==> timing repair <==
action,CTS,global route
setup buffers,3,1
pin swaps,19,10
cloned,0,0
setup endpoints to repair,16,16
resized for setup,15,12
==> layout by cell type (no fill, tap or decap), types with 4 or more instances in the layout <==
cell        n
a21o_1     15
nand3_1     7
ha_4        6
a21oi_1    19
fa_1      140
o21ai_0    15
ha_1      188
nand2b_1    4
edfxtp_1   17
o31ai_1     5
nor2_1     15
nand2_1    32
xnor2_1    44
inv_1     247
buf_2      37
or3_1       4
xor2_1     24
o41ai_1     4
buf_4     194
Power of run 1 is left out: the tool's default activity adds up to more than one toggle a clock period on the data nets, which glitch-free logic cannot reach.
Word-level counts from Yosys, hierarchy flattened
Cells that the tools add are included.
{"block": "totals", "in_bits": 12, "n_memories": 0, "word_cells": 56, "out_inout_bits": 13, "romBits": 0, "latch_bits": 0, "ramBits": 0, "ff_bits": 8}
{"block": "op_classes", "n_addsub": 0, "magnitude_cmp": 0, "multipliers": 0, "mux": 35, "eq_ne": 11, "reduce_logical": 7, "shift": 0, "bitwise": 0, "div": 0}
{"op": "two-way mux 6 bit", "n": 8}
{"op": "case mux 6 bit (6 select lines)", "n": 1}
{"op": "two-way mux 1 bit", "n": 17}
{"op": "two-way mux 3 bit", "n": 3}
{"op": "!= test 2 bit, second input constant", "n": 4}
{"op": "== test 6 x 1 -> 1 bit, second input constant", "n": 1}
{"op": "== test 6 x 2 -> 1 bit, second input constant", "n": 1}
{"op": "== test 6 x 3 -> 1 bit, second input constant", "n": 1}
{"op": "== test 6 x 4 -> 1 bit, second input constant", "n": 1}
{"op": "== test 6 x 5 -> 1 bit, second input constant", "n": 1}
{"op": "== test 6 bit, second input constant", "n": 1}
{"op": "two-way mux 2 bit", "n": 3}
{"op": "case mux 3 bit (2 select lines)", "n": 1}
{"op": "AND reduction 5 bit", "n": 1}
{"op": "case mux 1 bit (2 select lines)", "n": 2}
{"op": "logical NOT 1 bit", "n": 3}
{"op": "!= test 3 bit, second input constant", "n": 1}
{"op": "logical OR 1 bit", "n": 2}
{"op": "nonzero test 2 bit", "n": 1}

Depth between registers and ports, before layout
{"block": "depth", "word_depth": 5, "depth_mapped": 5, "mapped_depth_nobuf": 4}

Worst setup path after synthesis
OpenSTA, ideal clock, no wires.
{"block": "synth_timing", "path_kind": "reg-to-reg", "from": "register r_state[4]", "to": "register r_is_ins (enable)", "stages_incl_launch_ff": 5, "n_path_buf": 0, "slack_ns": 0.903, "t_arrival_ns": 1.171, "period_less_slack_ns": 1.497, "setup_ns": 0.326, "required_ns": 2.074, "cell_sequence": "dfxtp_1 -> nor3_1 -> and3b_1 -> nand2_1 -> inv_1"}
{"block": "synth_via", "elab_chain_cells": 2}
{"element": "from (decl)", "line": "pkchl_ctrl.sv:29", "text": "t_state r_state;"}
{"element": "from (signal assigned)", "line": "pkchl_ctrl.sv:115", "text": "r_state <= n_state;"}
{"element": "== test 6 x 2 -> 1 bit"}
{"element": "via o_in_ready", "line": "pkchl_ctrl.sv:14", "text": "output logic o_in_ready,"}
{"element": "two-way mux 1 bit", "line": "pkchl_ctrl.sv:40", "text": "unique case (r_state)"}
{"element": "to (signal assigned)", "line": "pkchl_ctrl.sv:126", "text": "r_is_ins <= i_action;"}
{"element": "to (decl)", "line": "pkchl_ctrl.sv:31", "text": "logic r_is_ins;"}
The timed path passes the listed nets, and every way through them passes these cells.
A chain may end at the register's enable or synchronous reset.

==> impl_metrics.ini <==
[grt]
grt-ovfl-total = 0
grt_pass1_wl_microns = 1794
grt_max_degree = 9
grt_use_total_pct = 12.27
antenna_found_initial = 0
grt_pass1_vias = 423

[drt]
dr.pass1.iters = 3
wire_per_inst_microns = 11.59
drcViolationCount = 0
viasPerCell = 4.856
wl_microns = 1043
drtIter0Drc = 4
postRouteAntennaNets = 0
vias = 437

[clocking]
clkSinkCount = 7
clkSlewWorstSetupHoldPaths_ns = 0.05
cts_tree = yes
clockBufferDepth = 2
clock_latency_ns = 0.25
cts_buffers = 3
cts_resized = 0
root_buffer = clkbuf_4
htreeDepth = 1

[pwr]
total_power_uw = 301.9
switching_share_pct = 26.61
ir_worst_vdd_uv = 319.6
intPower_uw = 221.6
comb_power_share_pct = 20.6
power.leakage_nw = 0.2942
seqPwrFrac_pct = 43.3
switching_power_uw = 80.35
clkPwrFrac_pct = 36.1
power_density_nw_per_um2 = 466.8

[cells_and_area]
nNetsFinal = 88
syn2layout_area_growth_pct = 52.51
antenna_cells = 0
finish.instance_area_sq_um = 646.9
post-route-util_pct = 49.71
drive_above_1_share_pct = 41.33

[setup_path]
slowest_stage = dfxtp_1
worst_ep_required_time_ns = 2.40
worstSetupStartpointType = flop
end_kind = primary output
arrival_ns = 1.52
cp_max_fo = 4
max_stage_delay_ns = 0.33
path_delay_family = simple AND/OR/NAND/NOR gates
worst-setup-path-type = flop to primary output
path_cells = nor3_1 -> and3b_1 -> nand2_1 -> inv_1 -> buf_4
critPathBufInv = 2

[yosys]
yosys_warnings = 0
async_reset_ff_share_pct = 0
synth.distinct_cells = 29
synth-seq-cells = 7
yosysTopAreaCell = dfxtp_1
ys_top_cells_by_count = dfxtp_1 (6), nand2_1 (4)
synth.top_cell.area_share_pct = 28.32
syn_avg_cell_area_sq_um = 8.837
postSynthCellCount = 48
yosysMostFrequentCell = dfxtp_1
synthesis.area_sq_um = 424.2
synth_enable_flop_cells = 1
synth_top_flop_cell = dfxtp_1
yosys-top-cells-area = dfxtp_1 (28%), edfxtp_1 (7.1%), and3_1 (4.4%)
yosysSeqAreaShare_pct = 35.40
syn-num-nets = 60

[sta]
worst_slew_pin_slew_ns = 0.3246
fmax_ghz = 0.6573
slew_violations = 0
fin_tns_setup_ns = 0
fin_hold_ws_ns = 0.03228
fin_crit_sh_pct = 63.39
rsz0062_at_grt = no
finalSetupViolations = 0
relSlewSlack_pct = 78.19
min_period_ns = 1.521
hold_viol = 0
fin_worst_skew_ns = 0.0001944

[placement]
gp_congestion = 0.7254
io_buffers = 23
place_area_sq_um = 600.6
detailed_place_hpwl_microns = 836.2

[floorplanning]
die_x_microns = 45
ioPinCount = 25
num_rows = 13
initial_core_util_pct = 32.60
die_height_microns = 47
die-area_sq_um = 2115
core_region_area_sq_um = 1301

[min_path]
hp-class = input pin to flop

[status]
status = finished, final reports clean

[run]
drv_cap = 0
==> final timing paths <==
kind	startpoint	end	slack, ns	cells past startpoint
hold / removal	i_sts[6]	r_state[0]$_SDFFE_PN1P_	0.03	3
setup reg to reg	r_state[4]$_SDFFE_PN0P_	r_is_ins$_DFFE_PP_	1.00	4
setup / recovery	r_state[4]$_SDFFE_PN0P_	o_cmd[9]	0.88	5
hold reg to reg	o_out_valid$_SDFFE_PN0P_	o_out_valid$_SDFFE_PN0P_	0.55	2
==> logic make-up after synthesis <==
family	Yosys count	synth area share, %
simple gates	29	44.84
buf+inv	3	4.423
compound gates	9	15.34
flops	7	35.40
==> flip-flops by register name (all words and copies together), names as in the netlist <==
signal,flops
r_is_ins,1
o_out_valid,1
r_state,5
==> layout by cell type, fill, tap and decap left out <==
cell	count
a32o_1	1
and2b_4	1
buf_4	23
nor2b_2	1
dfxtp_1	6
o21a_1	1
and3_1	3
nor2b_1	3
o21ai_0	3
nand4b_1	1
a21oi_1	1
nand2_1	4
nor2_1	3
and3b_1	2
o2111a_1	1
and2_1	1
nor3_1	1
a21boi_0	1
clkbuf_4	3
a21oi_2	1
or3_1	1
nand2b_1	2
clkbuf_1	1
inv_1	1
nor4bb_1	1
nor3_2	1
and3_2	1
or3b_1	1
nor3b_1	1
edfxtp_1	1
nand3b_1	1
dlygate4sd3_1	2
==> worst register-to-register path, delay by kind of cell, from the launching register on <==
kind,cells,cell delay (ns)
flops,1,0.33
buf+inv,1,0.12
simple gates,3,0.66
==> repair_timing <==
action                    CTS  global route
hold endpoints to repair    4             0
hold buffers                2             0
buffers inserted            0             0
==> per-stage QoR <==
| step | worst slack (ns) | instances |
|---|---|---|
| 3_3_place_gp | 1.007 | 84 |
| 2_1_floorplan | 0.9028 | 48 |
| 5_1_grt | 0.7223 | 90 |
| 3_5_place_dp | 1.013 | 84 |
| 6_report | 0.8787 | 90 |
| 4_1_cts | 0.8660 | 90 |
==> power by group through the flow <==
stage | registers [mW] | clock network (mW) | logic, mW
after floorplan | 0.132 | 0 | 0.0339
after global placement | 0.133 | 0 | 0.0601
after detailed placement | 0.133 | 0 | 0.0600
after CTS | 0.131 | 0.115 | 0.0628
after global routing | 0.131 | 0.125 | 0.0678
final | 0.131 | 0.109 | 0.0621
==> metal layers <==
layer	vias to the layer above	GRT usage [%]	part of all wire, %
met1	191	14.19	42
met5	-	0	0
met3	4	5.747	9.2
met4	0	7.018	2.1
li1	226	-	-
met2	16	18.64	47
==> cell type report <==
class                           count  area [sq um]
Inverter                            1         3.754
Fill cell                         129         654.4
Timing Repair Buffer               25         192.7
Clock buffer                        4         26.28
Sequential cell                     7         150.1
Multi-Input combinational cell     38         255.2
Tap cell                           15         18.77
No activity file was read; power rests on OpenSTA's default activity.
### src/rtl/core/chf_pkg.sv
// ----------------------------------------------------------------------------
// chf_pkg
// Types, constants and the arctangent table shared by the heading pipeline.
// ----------------------------------------------------------------------------
`timescale 1ns / 1ps

package chf_pkg;

	// coordinate width: 16-bit reading scaled by 2^24, plus CORDIC gain headroom
	localparam int CW = 45;
	// angle accumulator width, units of 2^-16 centidegree
	localparam int ZW = 32;
	localparam int ATAN_LEN = 24;
	localparam int FRAC_BITS = 16;
	localparam int SCALE_BITS = 24;

	localparam logic signed [ZW-1:0] QUARTER_UNITS = 32'sd589824000; // 90.00 deg
	localparam logic signed [ZW-1:0] ROUND_HALF = 32'sd32768;
	localparam logic signed [16:0] CENTIDEG_HALF = 17'sd18000;
	localparam logic signed [16:0] CENTIDEG_FULL = 17'sd36000;
	localparam logic [15:0] HEADING_NO_FIELD = 16'd18000;

	typedef struct packed {
		logic                 no_field;
		logic signed [CW-1:0] x;
		logic signed [CW-1:0] y;
		logic signed [ZW-1:0] z;
	} cordic_t;

	// atan(2^-i) in 2^-16 centidegree units, rounded to nearest
	function automatic logic signed [ZW-1:0] atan_units(input int idx);
		logic signed [ZW-1:0] v;
		unique case (idx)
			0:  v = 32'sd294912000;
			1:  v = 32'sd174096719;
			2:  v = 32'sd91987925;
			3:  v = 32'sd46694507;
			4:  v = 32'sd23437865;
			5:  v = 32'sd11730358;
			6:  v = 32'sd5866610;
			7:  v = 32'sd2933484;
			8:  v = 32'sd1466764;
			9:  v = 32'sd733385;
			10: v = 32'sd366693;
			11: v = 32'sd183346;
			12: v = 32'sd91673;
			13: v = 32'sd45837;
			14: v = 32'sd22918;
			15: v = 32'sd11459;
			16: v = 32'sd5730;
			17: v = 32'sd2865;
			18: v = 32'sd1432;
			19: v = 32'sd716;
			20: v = 32'sd358;
			21: v = 32'sd179;
			22: v = 32'sd90;
			23: v = 32'sd45;
			default: v = '0;
		endcase
		return v;
	endfunction

endpackage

:::::

* **The problem**:
What lines above hold the word "through"? Pull each one out.

* **Answer to this problem**:
The timed path passes the listed nets, and every way through them passes these cells.
==> power by group through the flow <==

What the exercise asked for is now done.